Serotonergic brainstem projections to hippocampus are thought to preferentially target and increase, via 5-HT sub(3) receptors, the excitability of a distinct subpopulation of interneurons that primarily regulate GABA sub(B)-mediated inhibition in the dendritic region of pyramidal cells. Hippocampal slice work suggests that the between-burst hyperpolarization caused by slow (GABA sub(B)) IPSPs plays a significant role in controlling the strength of LTP induced with theta burst stimulation. According to the above observations it was assumed that blockade of hippocampal 5-HT sub(3) receptors should reduce the hyperpolarization and thereby enhance both the frequency of the naturally occurring theta rhythm and the induction of LTP; moreover, if LTP-like mechanisms provide the substrate for certain forms of memory, such treatment was expected to facilitate learning. Each of the above predictions was tested and confirmed in the present set of experiments. The effects of ondansetron, a potent and selective antagonist of the 5-HT sub(3) receptor, were examined on (1) frequency of the hippocampal theta rhythm, (2) induction of LTP in field CA1 of freely moving rats, and (3) retention of olfactory and spatial memory in tasks known to depend on an intact hippocampus.

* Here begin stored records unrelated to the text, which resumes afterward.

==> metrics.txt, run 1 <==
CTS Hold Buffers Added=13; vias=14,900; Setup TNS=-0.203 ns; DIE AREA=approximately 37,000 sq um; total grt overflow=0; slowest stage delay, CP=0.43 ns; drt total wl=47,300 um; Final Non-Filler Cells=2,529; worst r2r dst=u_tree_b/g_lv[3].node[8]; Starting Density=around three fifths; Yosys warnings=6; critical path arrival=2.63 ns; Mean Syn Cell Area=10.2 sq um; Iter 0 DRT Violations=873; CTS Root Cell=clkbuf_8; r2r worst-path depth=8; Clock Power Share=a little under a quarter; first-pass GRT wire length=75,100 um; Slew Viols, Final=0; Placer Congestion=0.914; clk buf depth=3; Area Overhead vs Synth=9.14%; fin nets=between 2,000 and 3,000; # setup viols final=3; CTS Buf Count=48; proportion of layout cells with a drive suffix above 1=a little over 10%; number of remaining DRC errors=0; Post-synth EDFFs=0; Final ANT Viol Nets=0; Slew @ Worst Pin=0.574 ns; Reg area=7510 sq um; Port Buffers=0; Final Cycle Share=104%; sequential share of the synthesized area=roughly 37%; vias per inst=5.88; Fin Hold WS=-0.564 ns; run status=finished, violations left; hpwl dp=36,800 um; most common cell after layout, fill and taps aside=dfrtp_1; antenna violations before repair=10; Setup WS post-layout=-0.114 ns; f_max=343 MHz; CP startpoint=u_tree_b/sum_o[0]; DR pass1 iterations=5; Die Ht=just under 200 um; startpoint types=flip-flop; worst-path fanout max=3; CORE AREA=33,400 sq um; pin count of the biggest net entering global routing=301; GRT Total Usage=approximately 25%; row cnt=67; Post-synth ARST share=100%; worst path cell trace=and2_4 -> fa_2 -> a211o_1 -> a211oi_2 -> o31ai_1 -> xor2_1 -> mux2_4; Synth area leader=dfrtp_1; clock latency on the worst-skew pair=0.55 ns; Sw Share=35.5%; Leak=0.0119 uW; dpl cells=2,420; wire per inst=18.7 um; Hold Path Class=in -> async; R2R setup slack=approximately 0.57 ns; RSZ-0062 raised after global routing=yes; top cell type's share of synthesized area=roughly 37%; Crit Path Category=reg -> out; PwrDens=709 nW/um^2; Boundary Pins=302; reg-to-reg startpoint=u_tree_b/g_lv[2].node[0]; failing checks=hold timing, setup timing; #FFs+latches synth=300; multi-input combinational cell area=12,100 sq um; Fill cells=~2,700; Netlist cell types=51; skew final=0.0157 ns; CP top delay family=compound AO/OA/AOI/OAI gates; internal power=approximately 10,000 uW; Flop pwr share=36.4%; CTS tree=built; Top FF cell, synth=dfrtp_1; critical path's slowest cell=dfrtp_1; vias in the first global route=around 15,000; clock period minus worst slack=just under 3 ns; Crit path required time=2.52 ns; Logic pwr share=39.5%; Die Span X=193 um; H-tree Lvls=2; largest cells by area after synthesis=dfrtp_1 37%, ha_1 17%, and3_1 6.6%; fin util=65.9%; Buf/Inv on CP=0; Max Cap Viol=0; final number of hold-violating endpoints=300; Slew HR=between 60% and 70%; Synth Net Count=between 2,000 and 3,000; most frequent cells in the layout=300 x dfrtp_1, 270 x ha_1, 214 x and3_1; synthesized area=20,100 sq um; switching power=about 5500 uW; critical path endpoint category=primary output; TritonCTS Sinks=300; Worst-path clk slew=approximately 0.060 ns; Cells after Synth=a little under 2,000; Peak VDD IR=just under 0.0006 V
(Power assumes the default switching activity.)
**config.mk**
```make
export PLATFORM = sky130hd
export DESIGN_NAME = spi_eeprom_seq
export DESIGN_NICKNAME = d
export VERILOG_FILES = /design/src/rtl/spi_seq_pkg.sv /design/src/rtl/spi_byte_shifter.sv /design/src/rtl/spi_seq_fsm.sv /design/src/rtl/spi_eeprom_seq.sv
export SDC_FILE = /design/constraint.sdc
export NUM_CORES = 1
export LEC_CHECK = 0
export ABC_CLOCK_PERIOD_IN_PS = 4100
export BUFFER_PORTS_ARGS = -buffer_cell sky130_fd_sc_hd__buf_2
export CORE_ASPECT_RATIO = 1.2
export CORE_MARGIN = 3
export CORE_UTILIZATION = 45
export CTS_CLUSTER_SIZE = 28
export DETAILED_ROUTE_END_ITERATION = 8
export PLACE_DENSITY = 0.76
export REMOVE_ABC_BUFFERS = 1
export SYNTH_ARGS = -nofsm -noshare
export SYNTH_HDL_FRONTEND = slang
export SYNTH_SLANG_ARGS = --single-unit
```
**constraint.sdc**
```tcl
create_clock -name clk -period 4.1 [get_ports clk]
set_input_delay 1.025 -clock clk [delete_from_list [all_inputs] [get_ports clk]]
set_output_delay 1.025 -clock clk [all_outputs]
set_load 0.02 [all_outputs]
```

When injected intraperitoneally into freely moving rats, the drug reliably and significantly increased the frequency of the hippocampal theta rhythm in a dose-dependent manner. Second, at concentrations that facilitate theta frequency (100 mu g/kg and 500 mu g/kg), an injection of the drug 30 min prior to delivering electrical stimulation bursts significantly increased the magnitude and duration of LTP compared to that obtained in the same animals after vehicle injections. Third, when tested at a dose of 100 mu g/kg, ondansetron was also found to improve retention in an odor matching problem and in a spatial task.